--- src/rtl/uart_regfront_pkg.sv ---
package uart_regfront_pkg;

    localparam int DW = 8;
    localparam int WA_W = 3;

    typedef enum logic [WA_W-1:0] {
        REG_ID0  = 3'd0,
        REG_ID1  = 3'd1,
        REG_ID2  = 3'd2,
        REG_ID3  = 3'd3,
        REG_DATA = 3'd4,
        REG_STAT = 3'd5,
        REG_DIVL = 3'd6,
        REG_DIVH = 3'd7
    } reg_idx_e;

    localparam int ST_FERR  = 0;
    localparam int ST_OVF   = 1;
    localparam int ST_RXIE  = 2;
    localparam int ST_FULL  = 3;
    localparam int ST_ONE   = 4;
    localparam int ST_EMPTY = 5;
    localparam int ST_TXIE  = 6;
    localparam int ST_TXMT  = 7;

    typedef enum logic {
        TX_IDLE   = 1'b0,
        TX_LOADED = 1'b1
    } tx_state_e;

endpackage

--- src/rtl/urf_rx_fifo.sv ---
module urf_rx_fifo #(
    parameter int DW    = 8,
    parameter int DEPTH = 4
) (
    input  logic          clk,
    input  logic          rst_n,
    input  logic          push_req,
    input  logic [DW-1:0] push_data,
    input  logic          pop_req,
    output logic [DW-1:0] head,
    output logic          lvl_empty,
    output logic          lvl_full,
    output logic          lvl_one_left,
    output logic          drop
);
    localparam int PW = (DEPTH > 1) ? $clog2(DEPTH) : 1;
    localparam int CW = $clog2(DEPTH + 1);

    logic [PW-1:0] wr_ptr_q, rd_ptr_q;
    logic [CW-1:0] count_q;
    logic          push_fire, pop_fire;
    logic [DW-1:0] slot_vec [DEPTH];

    assign push_fire = push_req && (count_q != CW'(DEPTH));
    assign pop_fire  = pop_req && (count_q != '0);
    assign drop      = push_req && (count_q == CW'(DEPTH));

    for (genvar i = 0; i < DEPTH; i++) begin : g_slot
        logic [DW-1:0] slot_q;
        always_ff @(posedge clk) begin
            if (!rst_n) begin
                slot_q <= '0;
            end else if (push_fire && (wr_ptr_q == PW'(i))) begin
                slot_q <= push_data;
            end
        end
        assign slot_vec[i] = slot_q;
    end

    function automatic logic [PW-1:0] ptr_next(input logic [PW-1:0] p);
        return (p == PW'(DEPTH - 1)) ? '0 : p + PW'(1);
    endfunction

    always_ff @(posedge clk) begin
        if (!rst_n) begin
            wr_ptr_q <= '0;
            rd_ptr_q <= '0;
            count_q  <= '0;
        end else begin
            if (push_fire) wr_ptr_q <= ptr_next(wr_ptr_q);
            if (pop_fire)  rd_ptr_q <= ptr_next(rd_ptr_q);
            unique case ({push_fire, pop_fire})
                2'b10:   count_q <= count_q + CW'(1);
                2'b01:   count_q <= count_q - CW'(1);
                default: count_q <= count_q;
            endcase
        end
    end

    assign lvl_empty    = (count_q == '0);
    assign lvl_full     = (count_q == CW'(DEPTH));
    assign lvl_one_left = (count_q == CW'(DEPTH - 1));
    assign head         = lvl_empty ? '0 : slot_vec[rd_ptr_q];

    // a dropped byte leaves the level at full
    a_r5_drop_keeps_full: assert property (@(posedge clk) disable iff (!rst_n)
        (drop && !pop_req) |=> lvl_full);

    // a pop without a push lowers the level by one
    a_r3_pop_lowers: assert property (@(posedge clk) disable iff (!rst_n)
        (pop_fire && !push_fire) |=> (count_q == $past(count_q) - CW'(1)));

    // read pointer never moves while empty
    a_r3_empty_stable: assert property (@(posedge clk) disable iff (!rst_n)
        (lvl_empty && !push_req) |=> $stable(rd_ptr_q));

endmodule

--- src/rtl/urf_tx_hold.sv ---
module urf_tx_hold
    import uart_regfront_pkg::*;
#(
    parameter int W = 8
) (
    input  logic         clk,
    input  logic         rst_n,
    input  logic         load_req,
    input  logic [W-1:0] load_byte,
    input  logic         tx_ack,
    output logic         tx_req,
    output logic [W-1:0] tx_byte,
    output logic         tx_empty
);
    tx_state_e    state_q, state_d;
    logic         load_fire;
    logic [W-1:0] byte_q;

    always_comb begin
        state_d   = state_q;
        load_fire = 1'b0;
        unique case (state_q)
            TX_IDLE: begin
                if (load_req) begin
                    state_d   = TX_LOADED;
                    load_fire = 1'b1;
                end
            end
            TX_LOADED: begin
                if (tx_ack) state_d = TX_IDLE;
            end
        endcase
    end

    always_ff @(posedge clk) begin
        if (!rst_n) state_q <= TX_IDLE;
        else        state_q <= state_d;
    end

    always_ff @(posedge clk) begin
        if (!rst_n)         byte_q <= '0;
        else if (load_fire) byte_q <= load_byte;
    end

    always_comb begin
        tx_req   = 1'b0;
        tx_empty = 1'b0;
        unique case (state_q)
            TX_IDLE:   tx_empty = 1'b1;
            TX_LOADED: tx_req   = 1'b1;
        endcase
        tx_byte = byte_q;
    end

    // the offered byte is held until the engine takes it
    a_r8_hold_until_ack: assert property (@(posedge clk) disable iff (!rst_n)
        (tx_req && !tx_ack) |=> (tx_req && $stable(tx_byte)));

    // acceptance frees the holding register
    a_r8_ack_frees: assert property (@(posedge clk) disable iff (!rst_n)
        (tx_req && tx_ack) |=> tx_empty);

endmodule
· · ·
_What to work on:_
Scan the entries above and return each line that holds "localparam".

_Answer space:_
    localparam int DW = 8;
    localparam int WA_W = 3;
    localparam int ST_FERR  = 0;
    localparam int ST_OVF   = 1;
    localparam int ST_RXIE  = 2;
    localparam int ST_FULL  = 3;
    localparam int ST_ONE   = 4;
    localparam int ST_EMPTY = 5;
    localparam int ST_TXIE  = 6;
    localparam int ST_TXMT  = 7;
    localparam int PW = (DEPTH > 1) ? $clog2(DEPTH) : 1;
    localparam int CW = $clog2(DEPTH + 1);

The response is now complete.